The medicine industry is booming, thanks to new technologies like bendable batteries and injectable bandages. While these new discoveries can treat cancer and repair organs, some researchers are working on improving older remedies. The US National Institutes of Health and Sanofi have combined antibodies into tri-specific antibodies targeting HIV infection.
“They are more potent and have greater breadth than any single naturally occurring antibody that’s been discovered.” [said Dr. Gary Nabel of Sanofi.]
“We’re getting 99% coverage, and getting coverage at very low concentrations of the antibody,”
HIV strains mutate faster than immune systems can adapt, making resistance almost futile.
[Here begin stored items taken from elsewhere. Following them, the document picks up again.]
What follows belongs to an exercise in optimizing a design on an open flow for small area, a short achievable clock period and few clock cycles per item; a production flow would make more cautious choices. The RTL was checked by simulation tests, not by an equivalence proof against the original design.

==> branch garnet <==
==> flow/design.v (excerpt) <==
module PixelSolver (
  input               io_cmd_valid,
  output              io_cmd_ready,
  input      [27:0]   io_cmd_payload_x,
  input      [27:0]   io_cmd_payload_y,
  output              io_rsp_valid,
  input               io_rsp_ready,
  output     [5:0]    io_rsp_payload_iteration,
  input               clk,
  input               reset
);
clock: 10.0 ns
lec_check: 0
cap_margin: 20
core_margin: 2
core_utilization: 40
slew_margin: 20
standard.sh (not shown) runs the stock make flow with config.mk's settings and CLKGATE_MAP_FILE= SYNTH_SCRIPT=/design/flow/synth_recipe.tcl, a recipe that flattens the netlist after the stock synthesis.
==> flow/flow/run.sh <==
#!/bin/bash
# Standard layout, with one extra step between synthesis and floorplan:
# flow/polarity.py removes the inverters that Yosys's adder extraction leaves
# between full adders (full adders are self-dual), choosing each adder's
# signal polarity so that as few inverters as possible remain. Registers and
# every non-inverter cell keep their names and types.
# The clock period is 10 ns, far above what the design needs, so by default
# the timing repair steps have nothing to do; a setup margin makes them work
# towards a shorter achieved period (the constraints themselves are unchanged).
set -euo pipefail
R=orfs/results/${FLOW_PLATFORM}/PixelSolver/base
bash standard.sh synth > synth.log 2>&1
cp "$R/1_2_yosys.v" yosys_standard.v
python3 flow/polarity.py yosys_standard.v polarity.v > polarity.log 2>&1
cp polarity.v "$R/1_2_yosys.v"
rm -f "$R/1_synth.odb"
bash standard.sh SETUP_SLACK_MARGIN=7 TNS_END_PERCENT=0 finish > finish.log 2>&1
Other scripts of this flow, unchanged in this note and not shown: flow/flow/polarity.py
==> inputs of branch willow, as changes to branch garnet <==
--- a/flow/design.v
+++ b/flow/design.v
@@ -30,14 +30,13 @@
   reg  [3:0]  rob_v;
   reg  [5:0]  rob_d0, rob_d1, rob_d2, rob_d3;
   reg  [2:0]  nseq, head;
   reg         out_v;
   reg  [5:0]  out_d;
   reg         full;          
-  reg         rdy;           
-  assign io_cmd_ready = rdy;
+  assign io_cmd_ready = !v1 && !full;
   wire        acc = io_cmd_valid && io_cmd_ready;
   assign io_rsp_valid = out_v;
   assign io_rsp_payload_iteration = out_d;
   wire pxx_hs1 = x1[2] ^ (x1[0] & x1[3]);
   wire pxx_hc2 = x1[2] & (x1[0] & x1[3]);
   wire pxx_hs3 = (x1[0] & x1[4]) ^ (x1[1] & x1[3]);
@@ -2425,31 +2424,27 @@
     endcase
   end
   wire        out_free = !out_v || io_rsp_ready;
   wire        pop = out_free && rob_v[head[1:0]];
   wire [2:0]  nseq_next = nseq + {2'd0, acc};
   wire [2:0]  head_next = head + {2'd0, pop};
-  wire        full_next = nseq_next - head_next == 3'd4;
-  wire        v1_next = v2 && !last;
   always @(posedge clk or posedge reset) begin
     if (reset) begin
       v1 <= 1'b0;
       v2 <= 1'b0;
       rob_v <= 4'd0;
       nseq <= 3'd0;
       head <= 3'd0;
       full <= 1'b0;
-      rdy <= 1'b1;
       out_v <= 1'b0;
     end else begin
-      v1 <= v1_next;
+      v1 <= v2 && !last;
       v2 <= v1 || acc;
       nseq <= nseq_next;
       head <= head_next;
-      full <= full_next;
-      rdy <= !v1_next && !full_next;
+      full <= nseq_next - head_next == 3'd4;
       if (out_free) out_v <= rob_v[head[1:0]];
       rob_v <= (rob_v & ~({3'd0, pop} << head[1:0])) | ({3'd0, retire} << tag2);
     end
   end
   always @(posedge clk) begin
     x1 <= nx;
--- a/flow/flow/run.sh
+++ b/flow/flow/run.sh
@@ -11,7 +11,7 @@
 R=orfs/results/${FLOW_PLATFORM}/PixelSolver/base
 bash standard.sh synth > synth.log 2>&1
 cp "$R/1_2_yosys.v" yosys_standard.v
 python3 flow/polarity.py yosys_standard.v polarity.v > polarity.log 2>&1
 cp polarity.v "$R/1_2_yosys.v"
 rm -f "$R/1_synth.odb"
-bash standard.sh SETUP_SLACK_MARGIN=7 TNS_END_PERCENT=0 finish > finish.log 2>&1
+bash standard.sh SETUP_SLACK_MARGIN=6.5 finish > finish.log 2>&1
==> summary.md <==
| Metric | Value |
|---|---|
| Nets | `6439` |
| Worst hold path endpoint | `cky1[27]$_DFF_P_` |
| Multi-input gate area | `40100 µm²` |
| Seq/total area | `21.04%` |
| CP endpoint | `x1[26]$_DFF_P_` |
| CP Max Fanout | `2` |
| Crit path time final | `4489 ps` |
| Routing usage on met3 | `4.426%` |
| Final non-clock buffer share | `2.499%` |
| Status | `no timing/DRC/antenna violations` |
| Buffers excl. clock | `179` |
[end of results for branch garnet]
==> summary.md <==
| Metric | Value |
|---|---|
| Crit path time final | `4480 ps` |
| Final non-clock buffer share | `11.45%` |
| Multi-input gate area | `44200 µm²` |
| Worst hold path endpoint | `cky1[5]$_DFF_P_` |
| CP endpoint | `x1[24]$_DFF_P_` |
| Seq/total area | `18.01%` |
| Status | `no timing/DRC/antenna violations` |
| Routing usage on met3 | `6.749%` |
| CP Max Fanout | `6` |
[end of results for branch willow]
Testbench counts of branch garnet, summed over its fixed seeds: cycles 263,406, pixels 8,192.
Testbench counts of branch willow, summed over its fixed seeds: cycles 263,406, pixels 8,192.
Animal trials saw a 100% success rate in monkeys, while human trials will begin next year.
“Combinations of antibodies that each bind to a distinct site on HIV may best overcome the defences of the virus in the effort to achieve effective antibody-based treatment and prevention.”
Further testing may prove the usefulness of tri-specific antibodies in other fields. The battle against HIV is far from over, but it’s safe to say we’re getting there, one antibody at a time.
Thanks to gene editing, we’ve seen much progress in hard-to-treat conditions. Sufferers of both muscular dystrophy and leukemia are experiencing a new variety of treatment options. Now, thanks to CRISPR, a renowned gene editing tool, researchers have increased HIV resistance in animals.
A minor proportion of people harbor a homozygous mutation in CCR5—a gene that encodes a receptor found on immune cells—that thwarts HIV’s attempts to get inside the cells. In an attempt to mimic this natural resistance, researchers mutated CCR5 in human fetal liver hematopoietic stem/progenitor cells (HSPCs) and showed that the cells could block HIV infection after transplantation into mice.
Don’t let the medical jargon fool you — while the procedure may be complicated, the concept itself is a lot simpler. By replicating a naturally occurring genetic mutation, T-cells become more resistant to viruses. But results were slow, and researchers were patient, to say the least.
“The long-term reconstitution and secondary transplantation were time-consuming. It took us more than one-year monitoring of the mice to confirm the gene editing is robust in long-term HSCs,”
The study may not have been the first to incorporate gene editing, but it is the first to use CRISPR. We may not have engineered a complete cure (after all, we’ve only targeted mice), but finding one wouldn’t seem too improbable.
Moral of the story? Take risks. Sponsor a child genius. Our future depends on them.